A Taxonomy of Fallacies: The Life of Dead Objects

Ali Cherri

Lebanon
Also available in:  Chinese  Arabic

In January, the Emir of Sharjah ventured into the desert to unveil newly unearthed tomb inscriptions dating to the 3rd century BCE, bearing the name of a king of the ancient kingdom of Oman. The event’s press release touted the discovery as being of “major historical significance to the region” and one that “proves the existence of the ancient kingdom.” However, the chirpy text soon revealed that the historic site will be part of a vast “archaeological and eco-tourism project,” complete with “three luxury hotels” and “entertainment facilities.” It was an announcement that made one wonder, how has archaeology—the science that unearths evidence behind founding mythologies, that timeworn proof-point of nation-building narratives—descended into mere leisure-park fodder? The same question serves as the core of Lebanese artist Ali Cherri’s latest show at Sursock Museum in Beirut.

The show, “A Taxonomy of Fallacies: The Life of Dead Objects,” consisted of three works. The installation Fragments faces the video Petrified (both 2016) in Sursock’s symmetric Twin Galleries, and another film, The Digger (2015), was screened in the institution’s auditorium. Fragments is a large, table-like light-box that holds a legion of archaeological artifacts of varying authenticity—mostly heads and figures in clay, stone and wood—gleaned mainly at auction houses, some still bearing labels attesting to their provenance. Petrified pans from birds cavorting below neon strip-lighting at an indoor wildlife park, to rows of artifacts, to the bleached, fissured topography of the vast Sharjah desert. Together the works seem to inveigh against the “museum” and “wildlife park” as constructs devoted to the spectacle of “re-creating” what is lost and freeze-framing what “requires” preservation.

In Petrified, scenes of Sharjah museum interiors, rife with display cases and dioramas, pinpoint the specific Gulf breed of artifact fetishization. The dug-up pieces are conscripted to weave nationalist yarns that tell of ancient cities and kingdoms, faithfully (and ironically) adhering to the tenets of object-based Western traditions that date from the dawn of the archaeological enterprise. The sad irony of modern nations crumbling from conflict around the Gulf States is driven home by sounds of shovels excavating historic sites, morphing into those of hammers destroying others.

Cherri himself narrates Petrified—stern, steadfast, with just a whiff of righteousness—yet the film’s final frame is a quote from The Desert of Darkness, a book from Saudi novelist Abdul Rahman Munif’s five-part series Cities of Salt (1984–89), a cautionary tale of how the Bedouin culture in Saudi Arabia was transformed by its 1980s-era oil boom.
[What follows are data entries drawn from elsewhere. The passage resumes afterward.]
### src/rtl/sn_bus_responder_if.sv
`default_nettype none
// ============================================================================
//  Module      : sn_bus_if
//  Description : Host write-strobe bus of the PSG sound core. The host drives
//                nCE/nWE/D and watches READY to pace its writes.
//  Ports       : nCE   - chip enable, active low    (host -> chip)
//                nWE   - write enable, active low   (host -> chip)
//                D     - write data byte            (host -> chip)
//                READY - 1 = ready, 0 = busy        (chip -> host)
//  Revision    : 1.0 - initial release
// ============================================================================
interface sn_bus_if;
  logic       nCE;
  logic       nWE;
  logic [7:0] D;
  logic       READY;

  modport master (output nCE, output nWE, output D, input READY);
  modport slave  (input nCE, input nWE, input D, output READY);
endinterface
`default_nettype wire

### src/rtl/sn_bus_responder.sv
`default_nettype none
// ============================================================================
//  Module      : sn_bus_responder
//  Description : Chip-side write-bus responder for the PSG sound core. Accepts
//                byte writes on the nCE/nWE/D strobe bus, paces the host with
//                READY and decodes SN76489-style latch/data bytes into three
//                10-bit tone periods, four attenuators and a noise control.
//  Parameters  : BUSY_CYCLES - CLK cycles READY stays low per write (1..255)
//  Ports       : CLK, RST (async, active high)
//                bus         - sn_bus_if slave (nCE, nWE, D, READY)
//                tone0..2    - tone period registers (10 bit)
//                atten0..3   - attenuators, 0 = loudest, F = off
//                noise_ctrl  - noise mode/rate
//                noise_reset - one-cycle pulse on each noise_ctrl write
//                wr_strobe   - one-cycle pulse when a byte is applied
//  Options     : define SN_BUS_INPUT_SYNC_EN to pass nCE/nWE through 2-flop
//                synchronizers (accept-to-READY-low latency 3 CLK instead of 1)
//  Revision    : 1.0 - initial release
// ============================================================================
module sn_bus_responder #(
  parameter int BUSY_CYCLES = 32
) (
  input  wire logic       CLK,
  input  wire logic       RST,
  sn_bus_if.slave         bus,
  output logic [9:0]      tone0,
  output logic [9:0]      tone1,
  output logic [9:0]      tone2,
  output logic [3:0]      atten0,
  output logic [3:0]      atten1,
  output logic [3:0]      atten2,
  output logic [3:0]      atten3,
  output logic [2:0]      noise_ctrl,
  output logic            noise_reset,
  output logic            wr_strobe
);

  localparam logic [7:0] c_count_load = 8'(BUSY_CYCLES - 1);

  typedef enum logic [1:0] {
    ST_IDLE     = 2'd0,
    ST_BUSY     = 2'd1,
    ST_WAIT_REL = 2'd2
  } state_t;

  state_t      r_state, w_state_nxt;
  logic [7:0]  r_count, w_count_nxt;
  logic        w_accept;
  logic        w_ready;
  logic        w_strobe_n;
  logic        r_strobe_prev;
  logic        w_strobe_fall;

  logic        r_pending;
  logic [7:0]  r_data;
  logic [2:0]  r_latch;      // {chan[1:0], type}
  logic [2:0]  w_sel;
  logic [9:0]  r_tone0, r_tone1, r_tone2;
  logic [3:0]  r_atten [4];
  logic [2:0]  r_noise;
  logic        r_noise_reset;
  logic        r_wr_strobe;

  // --------------------------------------------------------------------------
  // Strobe conditioning
  // --------------------------------------------------------------------------
`ifdef SN_BUS_INPUT_SYNC_EN
  logic [1:0] r_nce_sync;
  logic [1:0] r_nwe_sync;

  always_ff @(posedge CLK or posedge RST) begin
    if (RST) begin
      r_nce_sync <= 2'b11;
      r_nwe_sync <= 2'b11;
    end else begin
      r_nce_sync <= {r_nce_sync[0], bus.nCE};
      r_nwe_sync <= {r_nwe_sync[0], bus.nWE};
    end
  end

  assign w_strobe_n = r_nce_sync[1] | r_nwe_sync[1];
`else
  assign w_strobe_n = bus.nCE | bus.nWE;
`endif

  assign w_strobe_fall = r_strobe_prev & ~w_strobe_n;

  // --------------------------------------------------------------------------
  // Handshake FSM
  // --------------------------------------------------------------------------
  always_ff @(posedge CLK or posedge RST) begin
    if (RST) begin
      r_state <= ST_IDLE;
      r_count <= 8'd0;
    end else begin
      r_state <= w_state_nxt;
      r_count <= w_count_nxt;
    end
  end

  always_comb begin
    w_state_nxt = r_state;
    w_count_nxt = r_count;
    w_accept    = 1'b0;
    w_ready     = 1'b1;
    case (r_state)
      ST_IDLE: begin
        if (w_strobe_fall) begin
          w_accept    = 1'b1;
          w_state_nxt = ST_BUSY;
          w_count_nxt = c_count_load;
        end
      end
      ST_BUSY: begin
        w_ready = 1'b0;
        if (r_count == 8'd0) begin
          // A strobe still held low must be released before the next write
          w_state_nxt = w_strobe_n ? ST_IDLE : ST_WAIT_REL;
        end else begin
          w_count_nxt = r_count - 8'd1;
        end
      end
      ST_WAIT_REL: begin
        if (w_strobe_n) begin
          w_state_nxt = ST_IDLE;
        end
      end
      default: begin
        w_state_nxt = ST_IDLE;
      end
    endcase
  end

  // READY is decoded from state so reset drives it high asynchronously
  assign bus.READY = w_ready;

  // --------------------------------------------------------------------------
  // Capture and register-file decode
  // --------------------------------------------------------------------------
  // Latch bytes carry their own target; data bytes reuse the latched one.
  assign w_sel = r_data[7] ? r_data[6:4] : r_latch;

  always_ff @(posedge CLK or posedge RST) begin
    if (RST) begin
      r_strobe_prev <= 1'b1;
      r_pending     <= 1'b0;
      r_data        <= 8'd0;
      r_latch       <= 3'd0;
      r_tone0       <= 10'd0;
      r_tone1       <= 10'd0;
      r_tone2       <= 10'd0;
      r_atten[0]    <= 4'hF;
      r_atten[1]    <= 4'hF;
      r_atten[2]    <= 4'hF;
      r_atten[3]    <= 4'hF;
      r_noise       <= 3'd0;
      r_noise_reset <= 1'b0;
      r_wr_strobe   <= 1'b0;
    end else begin
      r_strobe_prev <= w_strobe_n;
      r_pending     <= w_accept;
      r_noise_reset <= 1'b0;
      r_wr_strobe   <= 1'b0;
      if (w_accept) begin
        r_data <= bus.D;
      end
      if (r_pending) begin
        r_wr_strobe <= 1'b1;
        if (r_data[7]) begin
          r_latch <= r_data[6:4];
        end
        if (w_sel[0]) begin
          r_atten[w_sel[2:1]] <= r_data[3:0];
        end else begin
          case (w_sel[2:1])
            2'd0: begin
              if (r_data[7]) r_tone0[3:0] <= r_data[3:0];
              else           r_tone0[9:4] <= r_data[5:0];
            end
            2'd1: begin
              if (r_data[7]) r_tone1[3:0] <= r_data[3:0];
              else           r_tone1[9:4] <= r_data[5:0];
            end
            2'd2: begin
              if (r_data[7]) r_tone2[3:0] <= r_data[3:0];
              else           r_tone2[9:4] <= r_data[5:0];
            end
            default: begin
              r_noise       <= r_data[2:0];
              r_noise_reset <= 1'b1;
            end
          endcase
        end
      end
    end
  end

  assign tone0       = r_tone0;
  assign tone1       = r_tone1;
  assign tone2       = r_tone2;
  assign atten0      = r_atten[0];
  assign atten1      = r_atten[1];
  assign atten2      = r_atten[2];
  assign atten3      = r_atten[3];
  assign noise_ctrl  = r_noise;
  assign noise_reset = r_noise_reset;
  assign wr_strobe   = r_wr_strobe;

endmodule
`default_nettype wire
### src/flat_wrapper.sv
// flat-port wrapper written by rule: the top's interface ports become plain ports
module sn_bus_responder_flat 
#(
  parameter int BUSY_CYCLES = 32
)
  (CLK, RST, tone0, tone1, tone2, atten0, atten1, atten2, atten3, noise_ctrl, noise_reset, wr_strobe, bus_nCE, bus_nWE, bus_D, bus_READY);
  sn_bus_if bus_i ();
  input  wire logic CLK;
  input  wire logic RST;
  output logic [9:0] tone0;
  output logic [9:0] tone1;
  output logic [9:0] tone2;
  output logic [3:0] atten0;
  output logic [3:0] atten1;
  output logic [3:0] atten2;
  output logic [3:0] atten3;
  output logic [2:0] noise_ctrl;
  output logic noise_reset;
  output logic wr_strobe;
  input wire logic [$bits(bus_i.nCE)-1:0] bus_nCE;
  input wire logic [$bits(bus_i.nWE)-1:0] bus_nWE;
  input wire logic [$bits(bus_i.D)-1:0] bus_D;
  output wire logic [$bits(bus_i.READY)-1:0] bus_READY;
  assign bus_i.nCE = bus_nCE;
  assign bus_i.nWE = bus_nWE;
  assign bus_i.D = bus_D;
  assign bus_READY = bus_i.READY;
  sn_bus_responder #(.BUSY_CYCLES(BUSY_CYCLES)) u_core (.CLK(CLK), .RST(RST), .bus(bus_i), .tone0(tone0), .tone1(tone1), .tone2(tone2), .atten0(atten0), .atten1(atten1), .atten2(atten2), .atten3(atten3), .noise_ctrl(noise_ctrl), .noise_reset(noise_reset), .wr_strobe(wr_strobe));
endmodule
### config.mk
export PLATFORM = sky130hd
export DESIGN_NAME = sn_bus_responder_flat
export DESIGN_NICKNAME = d
export VERILOG_FILES = /design/src/rtl/sn_bus_responder_if.sv /design/src/rtl/sn_bus_responder.sv /design/src/flat_wrapper.sv
export SDC_FILE = /design/constraint.sdc
export NUM_CORES = 1
export LEC_CHECK = 0
export ABC_CLOCK_PERIOD_IN_PS = 2400
export CORE_MARGIN = 4
export CORE_UTILIZATION = 45
export DETAILED_ROUTE_END_ITERATION = 16
export GPL_ROUTABILITY_DRIVEN = 0
export PLACE_DENSITY = 0.72
export SYNTH_ARGS = -nofsm -noshare
export SYNTH_HDL_FRONTEND = slang
export SYNTH_SLANG_ARGS = --single-unit
### constraint.sdc
create_clock -name CLK -period 2.4 [get_ports CLK]
set_input_delay 0.24 -clock CLK [delete_from_list [all_inputs] [get_ports CLK]]
set_output_delay 0.24 -clock CLK [all_outputs]
set_load 0.01 [all_outputs]
# [Word-level counts from Yosys, hierarchy flattened]
# Index checks and enable logic that the tools add are counted.
[totals] register_bits=74 output_inout_bits=52 elab_cells=72
[classes] addsub=1 order_cmp=2 n_eq_ne=8 n_mux=19 bitwise_logic=7 n_reduce_logical=16
[op_table] cell="4-bit AND reduction" n=6
[op_table] cell="16-bit bitwise mux" n=1
[op_table] cell="8-bit two-way mux" n=2
[op_table] cell="8-bit one-hot mux with 2 select lines" n=1
[op_table] cell="3-bit AND reduction" n=3
[op_table] cell="4-bit demux with 2-bit select" n=1
[op_table] cell="8-bit zero test" n=1
[op_table] cell="2-bit two-way mux" n=4
[op_table] cell="8-bit by 1-bit subtractor with 8-bit output, second input constant" n=1
[op_table] cell="1-bit two-way mux" n=7
[op_table] cell="2-bit by 1-bit != test with 1-bit output, second input constant" n=3
[op_table] cell="2-bit one-hot mux with 3 select lines" n=1
[op_table] cell="2-bit by 1-bit equality test with 1-bit output, second input constant" n=2
[op_table] cell="2-bit equality test, second input constant" n=2
[op_table] cell="2-bit zero test" n=2
[op_table] cell="4-bit two-way mux" n=1
[op_table] cell="1-bit inverter" n=4
[op_table] cell="3-bit greater-or-equal comparator, second input constant" n=1
[op_table] cell="3-bit by 1-bit less-than comparator with 1-bit output, second input constant" n=1
[op_table] cell="3-bit two-way mux" n=1
[op_table] cell="2-bit inverter with 3-bit output" n=1
[op_table] cell="3-bit OR reduction" n=1
[op_table] cell="2-bit != test, second input constant" n=1
[op_table] cell="2-bit AND reduction" n=1
[op_table] cell="4 further kinds" n=4

# [Depth between registers and ports, before layout]
[depth] depth_word=7 depth_mapped=7

# [Least setup slack after synthesis]
# Ideal clock, no wire load.
[synth_path] path_kind="register to register" startpoint="reg u_core.r_count[0]" endpoint="reg u_core.r_count[1]" arrival_ns=1.704 required_time_ns=2.318 path_slack_ns=0.614 path_stages_with_launch=8 n_path_buf=1 synth_period_minus_slack_ns=1.786 cell_sequence="dfrtp_1 -> inv_1 -> ha_1 -> or3b_2 -> o21a_1 -> buf_6 -> or2_4 -> a31oi_1"
[synth_between] elab_chain_cells=3
[synth_lines] element="start: declaration" line="sn_bus_responder.sv:47" text="logic [7:0] r_count, w_count_nxt;"
[synth_lines] element="start signal: assignment" line="sn_bus_responder.sv:97" text="r_count <= w_count_nxt;"
[synth_lines] element="8-bit by 1-bit subtractor with 8-bit output or 8-bit zero test (tied branches)" line="sn_bus_responder.sv:120, sn_bus_responder.sv:116"
[synth_lines] element="8-bit two-way mux or 2-bit != test (tied branches)"
[synth_lines] element="8-bit one-hot mux with 2 select lines or 3-bit AND reduction (tied branches)"
# Several ways; a longest one is shown, not always the timed one. The select of a mux whose other input is x is not followed.
# A chain may end at the register's enable or synchronous reset.

# [Worst setup path after layout]
# Same ends and word-level chain as after synthesis.

==> qor.yml <==
result_of_the_run: "finished clean"
tritoncts: "built"
crit_fanout: 9
max_slew_margin: 0.671
setup.worst_path.end_class: "register"
synth.ff_latch_count: 74
report.final.hold_viol_count: 0
drt-wirelength-per-cell_um: 16.1
clock_tree.buffer_depth: 2
postCtsSetupRepairBufs: 0
rsz0062_at_grt: "no"
post-dp-hpwl_mm: 4.19
skew_ns: 0.00910
critical_path_class: "register to register"
hold_path_class: "primary input to asynchronous set/reset pin"
drt_drc_violations_left: 0
setup-tns-final_ns: 0
grt_antenna_before_repair: 0
numClockSinks: 74
chip_width_um: 90.0
syn_inst: 230
worst_ir_drop_on_vdd_mv: 0.594
clock_tree.root_cell: "clkbuf_8"
ioPinCount: 64
timing.fmax_ghz: 0.529
first_global_vias: 2054
synthesis.nets: 244
setup_viol: 0
number_of_buffers_added_on_ports: 63
clk-insertion-delay-late_ns: 0.35
finalNonFillerCells: 383
die_y_um: 90.0
final_antenna_net_count: 0
total_instance_count_after_detailed_placement: 367
routed-via-count: 1997
detailedRoute.firstIterationViolations: 57
tritoncts.num_buffers: 9
worst-slew-pin-transition_ns: 0.490
ys_seq_area_frac: 0.620
max_cap_violations: 0
seq_area_um2: 1870
cts-htree-levels: 3
num-fill-cells: 513
postCtsHoldBufs: 0
whs_ns: 0.285
route.final.wire_length_mm: 6.17
cts.reportedPaths.clkPinSlew_ns: 0.08
grt_pass1_wl_mm: 10.6
fin_crit_sh: 0.787
placeableCoreArea_um2: 6420
layout.cells.most_common: "clkdlybuf4s50_1"
drt-vias-per-instance: 5.21
timing.critical_path.from_type: "register"
groute.usage.overall: 0.169
yosysUniqueCellTypes: 37
post-layout-total-power_w: 0.00405
grt_remaining_overflow: 0
die-area_um2: 8090
cp_data_required_time_ns: 2.67
grt_start_max_net_pins: 75
mappedNetlistArea_um2: 3020
antenna_cells_inserted: 0
effective_utilization_at_floorplan: 0.471
std_cell_rows: 29
dr.pass1.iters: 4
nets: 315
r2r_cell_count: 6
crit_arrival_ns: 2.16
post_synth.cell_area_avg_um2: 13.1
period_needed_ns: 1.89
proportion_of_layout_cells_with_a_drive_suffix_above_1: 0.327
layout_common_cells: "clkdlybuf4s50_1, dfrtp_1, mux2_2, nand2_1, dfstp_2"
power_density_nw_per_um2: 1020
synth_warnings: 0
syn2layout_area_growth_pct: 31.6
multi_input_comb_area_um2: 1080
post_cts_resize_count: 0
cellLeakagePower_nw: 1.80
slew_violations: 0
## worst paths after layout
| check | from | endpoint | slack (ns) |
|---|---|---|---|
| setup / recovery | u_core.r_count[0]$_DFFE_PP0P_ | u_core.r_count[1]$_DFFE_PP0P_ | 0.51 |
| hold / removal | RST | u_core.tone0[2]$_DFFE_PP0P_ | 0.28 |
| setup reg to reg | u_core.r_count[0]$_DFFE_PP0P_ | u_core.r_count[1]$_DFFE_PP0P_ | 0.51 |
| hold reg to reg | u_core.r_pending$_DFF_PP0_ | u_core.wr_strobe$_DFF_PP0_ | 0.47 |
| max in group asynchronous | RST | u_core.atten3[0]$_DFFE_PP1P_ | 1.77 |
| min in group CLK | bus_D[3] | u_core.r_data[3]$_DFFE_PP0P_ | 0.43 |
## layout make-up
cell class	instances	share of cell area
clock buffer	10	0.0321
tap	77	0.0242
multi-input combinational	139	0.271
timing repair buffer	68	0.171
sequential	74	0.471
clock inverter	6	0.0226
inverter	9	0.00849
## synth_stat cells (all sizes together)
| cell | count | area share |
|---|---|---|
| a21oi | 4 | 0.0066 |
| nor2b | 2 | 0.0041 |
| a31oi | 2 | 0.0041 |
| a32o | 1 | 0.0033 |
| or3b | 1 | 0.0029 |
| nor3 | 3 | 0.0050 |
| or3 | 2 | 0.0050 |
| nor2 | 5 | 0.0062 |
| mux2 | 51 | 0.19 |
| o21a | 1 | 0.0025 |
| nand4 | 2 | 0.0041 |
| nor4 | 4 | 0.014 |
| or2 | 2 | 0.0050 |
| nand2b | 4 | 0.0083 |
| a211oi | 1 | 0.0025 |
| o22ai | 1 | 0.0021 |
| buf | 3 | 0.0066 |
| or4 | 2 | 0.0066 |
| dfrtp | 57 | 0.47 |
| xor2 | 1 | 0.0029 |
| clkbuf | 5 | 0.0062 |
| a22o | 1 | 0.0029 |
| o21ai | 4 | 0.0066 |
| inv | 9 | 0.011 |
| a31o | 1 | 0.0029 |
| ha | 2 | 0.0083 |
| dfstp | 17 | 0.15 |
| nand2 | 35 | 0.043 |
| o211ai | 1 | 0.0025 |
| o31ai | 1 | 0.0025 |
| nand3 | 3 | 0.0050 |
| mux2i | 2 | 0.0066 |
## where the power goes
part           total [W]  leakage (nW)  switching (W)  internal (W)
Sequential       0.00197         0.928       0.000382       0.00159
Combinational    0.00103         0.769       0.000424      0.000607
Clock            0.00105         0.107       0.000463      0.000589
Total            0.00405          1.80        0.00127       0.00278
## cells by family after synthesis
logic type / after synthesis / synth area share
DFF: 74 / 0.620
and+or+nand+nor: 65 / 0.110
muxes: 53 / 0.197
AOI/OAI and AO/OA: 18 / 0.0385
buffers and inverters: 17 / 0.0240
adders and majority gates: 2 / 0.00828
xor gates and xnor gates: 1 / 0.00290
## flip-flops by register name, summed over array words and instances (netlist names)
register and flops:
u_core.atten0 4, u_core.atten1 4, u_core.atten2 4, u_core.atten3 4
u_core.noise_ctrl 3, u_core.noise_reset 1, u_core.r_count 8, u_core.r_data 8
u_core.r_latch 3, u_core.r_pending 1, u_core.r_state 2, u_core.r_strobe_prev 1
u_core.tone0 10, u_core.tone1 10, u_core.tone2 10, u_core.wr_strobe 1
## worst max-delay path, cell delays in order, from the launching register on
cell	delay [ns]
dfrtp_1	0.41
inv_1	0.10
ha_1	0.14
or3b_2	0.46
o21a_1	0.29
or2_4	0.27
a31oi_1	0.15
## stage by stage
step / util / worst slack, ns / cell area (um^2)
2_1_floorplan: - / 0.307 / 3020
5_1_grt: 0.620 / 0.381 / 3980
4_1_cts: 0.620 / 0.504 / 3980
3_3_place_gp: 0.586 / 0.583 / 3760
3_5_place_dp: 0.586 / 0.526 / 3760
6_report: 0.620 / 0.511 / 3980
## per-layer routing
layer / global-route usage / part of all wire / vias up
li1: - / - / 939
met1: 0.226 / 0.48 / 1001
met2: 0.252 / 0.46 / 50
met3: 0.0568 / 0.046 / 7
met4: 0.0714 / 0.017 / 0
met5: 0 / 0 / -
Power figures use the tool's default switching activity.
Like Munif, Cherri flags the fallout of transgression: it is not so much that digging up the dead has “transgressed their soil,” as is quoted in Petrified; the real issue lies in the resulting constructs, museums and historic sites, which, like the hastily built, so-called cities of salt, offer insubstantial, hollow spectacles.

A fundamental cynicism courses through “Taxonomy,” pithily captured by a Petrified sound-bite: “When we try to save a ruin from its own decay, aren’t we disavowing its status as a ruin?” Even more cynical is the sense that these “saved” artifacts are ultimately little more than merchandise to be valued and traded. Thus, from nationalist endeavor to tourist project, it is a small step to capitalist emporium: on the exhibition’s opening night, Cherri live-streamed auctions of artifacts similar to those on display.

Purely as an exhibition, “Taxonomy” felt slightly uneven: Petrified was the fulcrum, while Fragments seemed incomplete and The Digger somewhat superfluous. What linked them is perhaps a very conscious aesthetic—the monochromatic desertscapes of the near-silent Digger and its clear, performative bent, where a caretaker of an archaeological site bows and meanders in meaningless, forlorn rituals, was echoed by the deliberate staging of Fragments and the insistent close-ups of Petrified. Yet the intelligence of “Taxonomy” was its very presence in a museum and the institutional critique that this allowed. Cherri questioned the legitimizing structure and paradigm of the “museum” and how it ascribed meaning and value to its displays. As other new museums arise on the regional scene, “Taxonomy” looked at the malfunctions of the existing system, asking if, in fact, it is at all useful.